Perhaps parallel to your point but not only does compilation take time but development takes even more time.

The article essentially compares mutable and immutable values, and their effect on compilation and cycles. Sure the type system is a subset of the larger mutable/immutable issue.

The reality is that few implementations would use mutable values "under the hood" if they could make the actual use of the language appear to allow mutables.

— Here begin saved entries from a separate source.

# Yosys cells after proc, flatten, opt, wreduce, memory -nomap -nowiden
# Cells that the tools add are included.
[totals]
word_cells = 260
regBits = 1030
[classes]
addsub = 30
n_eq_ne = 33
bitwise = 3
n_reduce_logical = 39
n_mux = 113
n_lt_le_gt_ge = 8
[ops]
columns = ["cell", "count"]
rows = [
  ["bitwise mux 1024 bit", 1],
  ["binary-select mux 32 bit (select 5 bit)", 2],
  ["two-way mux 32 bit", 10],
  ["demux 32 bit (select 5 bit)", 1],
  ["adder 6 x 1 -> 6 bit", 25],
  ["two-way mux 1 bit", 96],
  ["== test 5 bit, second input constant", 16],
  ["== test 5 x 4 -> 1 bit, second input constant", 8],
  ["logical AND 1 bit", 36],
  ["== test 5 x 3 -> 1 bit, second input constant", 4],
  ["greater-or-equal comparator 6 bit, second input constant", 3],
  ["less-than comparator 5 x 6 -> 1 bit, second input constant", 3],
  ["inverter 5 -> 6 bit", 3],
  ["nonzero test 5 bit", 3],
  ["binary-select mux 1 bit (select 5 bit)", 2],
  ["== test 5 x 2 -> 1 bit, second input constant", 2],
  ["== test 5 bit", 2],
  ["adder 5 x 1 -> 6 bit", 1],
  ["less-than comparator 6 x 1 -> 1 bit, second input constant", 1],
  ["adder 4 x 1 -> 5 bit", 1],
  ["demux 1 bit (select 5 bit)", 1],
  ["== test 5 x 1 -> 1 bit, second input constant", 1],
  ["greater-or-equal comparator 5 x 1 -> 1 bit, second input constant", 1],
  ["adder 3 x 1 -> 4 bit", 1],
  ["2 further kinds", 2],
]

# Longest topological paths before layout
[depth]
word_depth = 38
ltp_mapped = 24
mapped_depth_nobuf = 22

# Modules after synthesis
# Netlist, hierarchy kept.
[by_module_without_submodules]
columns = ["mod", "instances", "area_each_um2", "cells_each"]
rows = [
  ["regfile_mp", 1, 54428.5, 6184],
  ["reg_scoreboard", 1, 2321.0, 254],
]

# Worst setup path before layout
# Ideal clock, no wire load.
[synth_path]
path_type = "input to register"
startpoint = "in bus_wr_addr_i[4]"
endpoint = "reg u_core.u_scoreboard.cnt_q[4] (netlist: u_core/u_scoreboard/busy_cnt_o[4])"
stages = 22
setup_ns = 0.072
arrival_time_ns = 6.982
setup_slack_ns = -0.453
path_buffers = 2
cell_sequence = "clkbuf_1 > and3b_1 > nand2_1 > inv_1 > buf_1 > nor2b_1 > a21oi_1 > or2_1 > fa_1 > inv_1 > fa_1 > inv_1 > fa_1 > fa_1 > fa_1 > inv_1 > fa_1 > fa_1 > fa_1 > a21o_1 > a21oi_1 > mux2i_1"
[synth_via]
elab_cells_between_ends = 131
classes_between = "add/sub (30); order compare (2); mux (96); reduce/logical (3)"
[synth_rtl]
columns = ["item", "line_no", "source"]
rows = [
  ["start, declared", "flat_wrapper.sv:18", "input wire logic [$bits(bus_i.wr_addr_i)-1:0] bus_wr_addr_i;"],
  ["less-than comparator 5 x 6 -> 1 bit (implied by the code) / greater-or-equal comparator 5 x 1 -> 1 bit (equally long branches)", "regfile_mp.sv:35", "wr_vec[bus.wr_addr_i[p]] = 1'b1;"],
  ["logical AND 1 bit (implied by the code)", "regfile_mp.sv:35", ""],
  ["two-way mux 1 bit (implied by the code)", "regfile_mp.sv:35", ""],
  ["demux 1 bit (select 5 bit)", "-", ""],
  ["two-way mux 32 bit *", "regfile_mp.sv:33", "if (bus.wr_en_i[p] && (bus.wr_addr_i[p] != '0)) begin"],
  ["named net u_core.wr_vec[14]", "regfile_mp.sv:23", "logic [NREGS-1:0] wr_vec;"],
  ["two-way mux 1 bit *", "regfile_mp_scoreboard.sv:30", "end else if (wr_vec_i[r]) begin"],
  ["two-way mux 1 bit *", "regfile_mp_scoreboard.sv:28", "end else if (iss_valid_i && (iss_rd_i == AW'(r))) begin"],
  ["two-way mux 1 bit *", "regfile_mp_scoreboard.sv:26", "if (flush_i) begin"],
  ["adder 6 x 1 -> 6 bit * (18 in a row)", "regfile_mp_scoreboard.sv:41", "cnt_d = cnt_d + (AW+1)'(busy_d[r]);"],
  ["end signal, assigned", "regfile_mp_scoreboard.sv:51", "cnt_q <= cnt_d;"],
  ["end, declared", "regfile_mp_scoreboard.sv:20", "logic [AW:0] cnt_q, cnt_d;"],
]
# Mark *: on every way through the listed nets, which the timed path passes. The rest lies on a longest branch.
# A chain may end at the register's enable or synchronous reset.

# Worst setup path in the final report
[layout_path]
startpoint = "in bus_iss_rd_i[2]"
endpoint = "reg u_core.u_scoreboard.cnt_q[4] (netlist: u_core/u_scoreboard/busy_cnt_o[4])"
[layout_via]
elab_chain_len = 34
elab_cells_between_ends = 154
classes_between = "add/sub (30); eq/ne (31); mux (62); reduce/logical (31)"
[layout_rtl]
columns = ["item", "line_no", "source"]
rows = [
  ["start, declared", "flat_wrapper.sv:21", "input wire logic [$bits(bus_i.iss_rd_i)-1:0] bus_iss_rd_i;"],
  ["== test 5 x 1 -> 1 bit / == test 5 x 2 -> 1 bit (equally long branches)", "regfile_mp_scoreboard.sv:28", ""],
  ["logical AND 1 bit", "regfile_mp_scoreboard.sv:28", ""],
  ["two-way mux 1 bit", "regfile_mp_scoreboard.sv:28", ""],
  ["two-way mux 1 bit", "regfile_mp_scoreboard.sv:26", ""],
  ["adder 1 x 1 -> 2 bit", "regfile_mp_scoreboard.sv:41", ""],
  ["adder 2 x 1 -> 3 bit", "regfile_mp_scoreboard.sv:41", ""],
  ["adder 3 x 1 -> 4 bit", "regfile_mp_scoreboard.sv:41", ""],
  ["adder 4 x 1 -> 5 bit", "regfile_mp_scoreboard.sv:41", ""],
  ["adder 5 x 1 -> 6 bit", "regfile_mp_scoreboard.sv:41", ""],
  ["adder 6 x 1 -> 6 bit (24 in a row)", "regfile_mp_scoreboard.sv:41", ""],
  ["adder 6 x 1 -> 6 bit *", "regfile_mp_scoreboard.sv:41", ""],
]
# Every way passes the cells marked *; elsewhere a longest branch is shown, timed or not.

Stated more simply, In a concurrent world the only benefit of mutable values is the programmers ability to reason about them.

lmm · on Aug 4, 2013

With a sufficiently advanced language (scala), fully static typing is exactly what I as a programmer want - it gives me a lightweight way to make assertions about my values everywhere in my program, which makes debugging a lot easier. The fact that values can change type in Javascript or Ruby I find to be a disadvantage.

sethhochberg · on Aug 5, 2013

I agree. For me, I really do enjoy writing Ruby programs - but when something isn't working as expected and its time to do some serious debugging, I prefer C++ all day.

cromwellian · on Aug 5, 2013

There is also an impact on memory use and startup latency imposed by JITs vs AOT. None of the JS VMs so far seem to do any kind of snapshotting. Since the types collected by runtime profiling are likely to be the same for most runs of a well-behaved app, it seems like you could send down the profile to the client JIT to allow it to converge quicker.

kodablah · on Aug 4, 2013

I have been playing w/ cross compiling a language to Dart. There is no bytecode[1] which actually makes it a tad easier. Dart does give you method_missing semantics w/ noSuchMethod. Granted a runtime method lookup table, if you were building Ruby on Dart, would lose the compilation optimizations on dynamic methods, but you'd still get them w/ the explicitly defined ones (I guess the same way as JRuby). When Dart has more runtime compilation abilities (beyond just spawnUri) I think it will be a great target for dynamic languages.

1 - http://www.dartlang.org/articles/why-not-bytecode/

seanmcdirmid · on Aug 4, 2013

This is similar to the design of the dynamic language runtime under Microsoft's CLR, which is able to accomplish this with bytecode by objects that implement IDynamicMetaObjectProvider.

sanxiyn · on Aug 5, 2013

I also recommend "Why Python, Ruby, and Javascript are slow". https://speakerdeck.com/alex/why-python-ruby-and-javascript-...

Summary: Things that take time are hash table lookups, allocations, copying.